Microsoft Windows MDAC ActiveX Vulnerability - CVE-2006-5559:
A remote code execution vulnerability exists in the ADODB.Connection ActiveX control that is provided as part of the ActiveX Data Objects (ADO) and that is distributed in MDAC. An attacker who successfully exploited this vulnerability could take complete control of an affected system.

Microsoft Security Bulletin MS07-010
Vulnerability in Microsoft Malware Protection Engine Could Allow Remote Code Execution (932135)
This update resolves a vulnerability in the Microsoft Malware Protection Engine that could allow remote code execution.

Microsoft Malware Protection Engine Vulnerability - CVE-2006-5270:
A remote code execution vulnerability exists in the Microsoft Malware Protection Engine because of the way that it parses Portable Document Format (PDF) files. An attacker could exploit the vulnerability by constructing a specially crafted PDF File that could potentially allow remote code execution when the target computer system receives, and the Microsoft Malware Protection Engine scans, the PDF file.

Microsoft Security Bulletin MS07-014
Vulnerabilities in Microsoft Word Could Allow Remote Code Execution (929434)
This update resolves vulnerabilities in Microsoft Word that could allow remote code execution.

Word Malformed String Vulnerability - CVE-2006-5994:
A remote code execution vulnerability exists in the way Microsoft Word handles Word files with a specially crafted string. Such a specially crafted file might be included as an e-mail attachment or hosted on a malicious Web site. An attacker could exploit the vulnerability by constructing a specially crafted Word file that could allow remote code execution.

Word Malformed Data Structures Vulnerability - CVE-2006-6456:
A remote code execution vulnerability exists in the way Microsoft Word handles Word files with a specially crafted data structure. Such a specially crafted file might be included as an e-mail attachment or hosted on a malicious Web site. An attacker could exploit the vulnerability by constructing a specially crafted Word file that could allow remote code execution. Viewing or previewing a malformed e-mail message in an affected version of Outlook could not lead to exploitation of this vulnerability.

Word Count Vulnerability – CVE-2006-6561:
A remote code execution vulnerability exists in Microsoft Word. An attacker could exploit this vulnerability when Word parses a file and processes an unchecked count. Such a specially crafted file might be included as an e-mail attachment or hosted on a malicious Web site. An attacker could exploit the vulnerability by constructing a specially crafted Word file that could allow remote code execution. Viewing or previewing a malformed e-mail message in an affected version of Outlook could not lead to exploitation of this vulnerability.
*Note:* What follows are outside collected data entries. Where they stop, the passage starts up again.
What follows belongs to an exercise in optimizing a design on an open flow for small area and a short achievable clock period; a production flow would make more cautious choices.
Only simulation tests tie the RTL to the original design; equivalence was not proved.
No activity file was given, so power comes from the tool's default toggle rates.

// acc_convert
module acc_convert (
    input             clk,
    input             rst,
    input             in_valid,
    input      [1:0]  op,
    input             sat,
    input      [5:0]  sh,
    input      [71:0] acc_in,
    input      [31:0] d_in,
    output reg        out_valid,
    output     [31:0] d_out,
    output     [71:0] acc_out,
    output            flag_v,
    output            flag_av
);
    integer i, l;
    wire        neg = acc_in[71];
    wire [5:0]   sh_m33 = sh - 6'd33;
    wire [71:0]  sent   = sh[5] & (sh != 6'd32) ? (72'd1 << sh_m33) : 72'd0;
    wire [127:0] lz_in  = {56'd0, (acc_in ^ {72{neg}}) | sent};
    wire [63:0] v1;  wire [63:0]  p1;
    wire [31:0] v2;  wire [63:0]  p2;
    wire [15:0] v3;  wire [47:0]  p3;
    wire [7:0]  v4;  wire [31:0]  p4;
    wire [3:0]  v5;  wire [19:0]  p5;
    wire [1:0]  v6;  wire [11:0]  p6;
    wire [6:0]  p;
    genvar g;
    generate
        for (g = 0; g < 64; g = g + 1) begin : l1
            assign v1[g] = lz_in[2*g+1] | lz_in[2*g];
            assign p1[g] = lz_in[2*g+1];
        end
        for (g = 0; g < 32; g = g + 1) begin : l2
            assign v2[g] = v1[2*g+1] | v1[2*g];
            assign p2[2*g+1:2*g] = v1[2*g+1] ? {1'b1, p1[2*g+1]} : {1'b0, p1[2*g]};
        end
        for (g = 0; g < 16; g = g + 1) begin : l3
            assign v3[g] = v2[2*g+1] | v2[2*g];
            assign p3[3*g+2:3*g] = v2[2*g+1] ? {1'b1, p2[4*g+3:4*g+2]} : {1'b0, p2[4*g+1:4*g]};
        end
        for (g = 0; g < 8; g = g + 1) begin : l4
            assign v4[g] = v3[2*g+1] | v3[2*g];
            assign p4[4*g+3:4*g] = v3[2*g+1] ? {1'b1, p3[6*g+5:6*g+3]} : {1'b0, p3[6*g+2:6*g]};
        end
        for (g = 0; g < 4; g = g + 1) begin : l5
            assign v5[g] = v4[2*g+1] | v4[2*g];
            assign p5[5*g+4:5*g] = v4[2*g+1] ? {1'b1, p4[8*g+7:8*g+4]} : {1'b0, p4[8*g+3:8*g]};
        end
        for (g = 0; g < 2; g = g + 1) begin : l6
            assign v6[g] = v5[2*g+1] | v5[2*g];
            assign p6[6*g+5:6*g] = v5[2*g+1] ? {1'b1, p5[10*g+9:10*g+5]} : {1'b0, p5[10*g+4:10*g]};
        end
    endgenerate
  ...
Size in the first run: about 36 flip-flops, ~220 I/O pins, roughly 0.016 sq mm of cells after synthesis.
clock: 25.0 ns
lec_check: 0
abc_area: 1
cap_margin: 20
core_margin: 2
core_utilization: 35
slew_margin: 20
run.sh (not shown) runs the stock make flow with config.mk's settings and CLKGATE_MAP_FILE= SYNTH_SCRIPT=/design/flow/synth_recipe.tcl, a recipe that flattens the netlist after the stock synthesis.
The baseline completed without violations.
Rerun with:
==> flow/flow/run.sh (new file) <==
#!/bin/bash
# Standard synthesis, then the standard layout steps with a larger setup
# slack margin, so that timing repair works towards a shorter achieved
# period.  Each step's full output goes to a log file in this folder.
set -euo pipefail
MARGIN=$(cat flow/margin.txt)
bash standard.sh synth > synth.log 2>&1
bash standard.sh SETUP_SLACK_MARGIN=$MARGIN finish > layout.log 2>&1
==> flow/flow/margin.txt (new file) <==
13
==> flow/standard.sh (new file) <==
#!/bin/bash
# synth_recipe.tcl (not shown) runs the flow's synth.tcl, then flattens the netlist and writes it again
# the make line also repeats each setting of config.mk as NAME=value (left out here)
make -C /OpenROAD-flow-scripts/flow DESIGN_CONFIG=/design/flow/config.mk WORK_HOME=/design/flow/orfs CLKGATE_MAP_FILE= SYNTH_SCRIPT=/design/flow/synth_recipe.tcl "${@:-finish}"
removed: flow/run.sh
What happened: The changed run finished with timing, DRC and antenna clean. Synthesized area does not change. Design area came out higher by 0.67%. Worst setup slack gains 1.3 ns. Clock-buffer cell count does not change. Clock power barely changes. Total power came out higher by 0.41%. Routed wire length came out higher by 1.6%. Final cell count is about the same. Hold slack is about the same. Via count came out higher by 1.2%.

---

Another version of the RTL of acc_convert (not shown whole).
For scale: ~3,100 cells after synthesis, about 47 flip-flops.
Settings: LEC_CHECK=0, ABC_AREA=1, CAP_MARGIN=20, CORE_MARGIN=2, CORE_UTILIZATION=35, SLEW_MARGIN=20; clock period 25.0 ns.
standard.sh (not shown) runs the stock make flow with config.mk's settings and CLKGATE_MAP_FILE= SYNTH_SCRIPT=/design/flow/synth_recipe.tcl, a recipe that flattens the netlist after the stock synthesis.
==> flow/flow/run.sh <==
#!/bin/bash
# Standard synthesis, then the standard layout steps with two changes:
# the port buffers are a plain buffer cell (flow/bufcell.txt) instead of
# the delay cell buffer_ports picks by default, and timing repair works
# to a setup slack margin (flow/margin.txt) so that it shortens the
# achieved period.  Each step's full output goes to a log file here.
set -euo pipefail
MARGIN=$(cat flow/margin.txt)
BUFCELL=$(cat flow/bufcell.txt)
bash standard.sh synth > synth.log 2>&1
bash standard.sh SETUP_SLACK_MARGIN=$MARGIN "BUFFER_PORTS_ARGS=-buffer_cell $BUFCELL" finish > layout.log 2>&1
==> flow/flow/bufcell.txt <==
sky130_fd_sc_hd__buf_2
==> flow/flow/margin.txt <==
16
The baseline finished but fails on capacitance limit, slew limit.
Next try:
==> flow/flow/run.sh (replaced) <==
#!/bin/bash
# Standard synthesis, then the standard layout steps with these changes:
# the port buffers are a plain buffer cell (flow/bufcell.txt) instead of
# the delay cell buffer_ports picks by default; timing repair works to a
# setup slack margin (flow/margin.txt) so that it shortens the achieved
# period; and after global route's timing repair, max slew and capacitance
# are repaired once more (flow/grt_post.tcl).  Each step's full output goes
# to a log file here.
set -euo pipefail
MARGIN=$(cat flow/margin.txt)
BUFCELL=$(cat flow/bufcell.txt)
bash standard.sh synth > synth.log 2>&1
bash standard.sh SETUP_SLACK_MARGIN=$MARGIN "BUFFER_PORTS_ARGS=-buffer_cell $BUFCELL" \
  POST_GLOBAL_ROUTE_TCL=$(pwd)/flow/grt_post.tcl finish > layout.log 2>&1
==> flow/flow/bufcell.txt (replaced) <==
sky130_fd_sc_hd__buf_1
==> flow/flow/grt_post.tcl (new file) <==
# Runs at the end of ORFS's global route step (POST_GLOBAL_ROUTE_TCL).
# Timing repair can leave a driver over its max slew or capacitance (a
# cloned gate's loads, say); repair those once more on the global-route
# parasitics, then legalize and reroute the changed nets, as the global
# route step itself does after its own repairs.
estimate_parasitics -global_routing
repair_design_helper
global_route -start_incremental
detailed_placement
global_route -end_incremental
estimate_parasitics -global_routing
write_guides $::env(RESULTS_DIR)/route.guide
==> flow/flow/margin.txt (replaced) <==
17
Result: With this change the flow finished clean; final area came out higher by 19%; cell count increases by 3.7%; setup slack gets better by 140 ps; sequential power climbs by about 4%; clock power increases by 5.2%; global-route usage went up by 2.0 points; core utilization rises by 7.5 points.
Next try:
==> flow/flow/margin.txt (replaced) <==
16
After rerunning:
- maximum frequency came out lower by about 3%
- synthesized area stays the same
- worst setup slack degrades by 260 ps
- via count came out lower by about 8%
- worst hold slack improves by 4.8 ps
- sequential power is about the same

-- port drivers added, routing unchanged --
The results above use ideal ports. As a check the final layouts listed here were re-extracted and re-timed, cells and wires unchanged. Step 1: set_driving_cell puts a clkbuf_16 on clk and a buf_2 on each other input, an assumption about the parent block. Step 2 also shifts input and output timing later by t, the mid clock arrival at the registers, as if the neighbouring blocks saw the same clock. Three values: no drivers, after step 1, after step 2; two values: the first two.
| run | shift t [ns] | slack for setup (ns) | worst setup path after step 2 | worst slew at a driven data input, ns | pins driven straight from the clock port |
|---|---|---|---|---|---|
| the first run of note 1 | 0.318 | 12.344 / 12.356 / 12.038 | input to register | 0.09 | 1 |
| the second run of note 1 | 0.318 | 13.664 / 13.628 / 13.310 | input to register | 0.10 | 1 |
| the first run of note 2 | 0.328 | 16.256 / 16.216 / 15.943 | input to register | 0.06 | 1 |
| the second run of note 2 | 0.326 | 16.396 / 16.398 / 16.072 | input to register | 0.07 | 1 |
| the third run of note 2 | 0.323 | 16.133 / 16.144 / 15.821 | input to register | 0.06 | 1 |
For the second run of note 1, which loses most, drivers alone change the setup slack by -0.036 ns; drivers and shift together by -0.354 ns.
Word Macro Vulnerability – CVE-2007-0208:
A remote code execution vulnerability exists in Microsoft Word. If a user is logged on with administrative user rights, an attacker who successfully exploited this vulnerability could take complete control of an affected system. An attacker could then install programs; view, change, or delete data; or create new accounts with full user rights. Users whose accounts are configured to have fewer user rights on the system could be less impacted than users who operate with administrative user rights.

Word Malformed Drawing Object Vulnerability - CVE-2007-0209:
A remote code execution vulnerability exists in Microsoft Word. An attacker could exploit this vulnerability when Word parses a file and processes a malformed drawing object. Such a specially crafted file might be included as an e-mail attachment or hosted on a malicious Web site. An attacker could exploit the vulnerability by constructing a specially crafted Word file that could allow remote code execution.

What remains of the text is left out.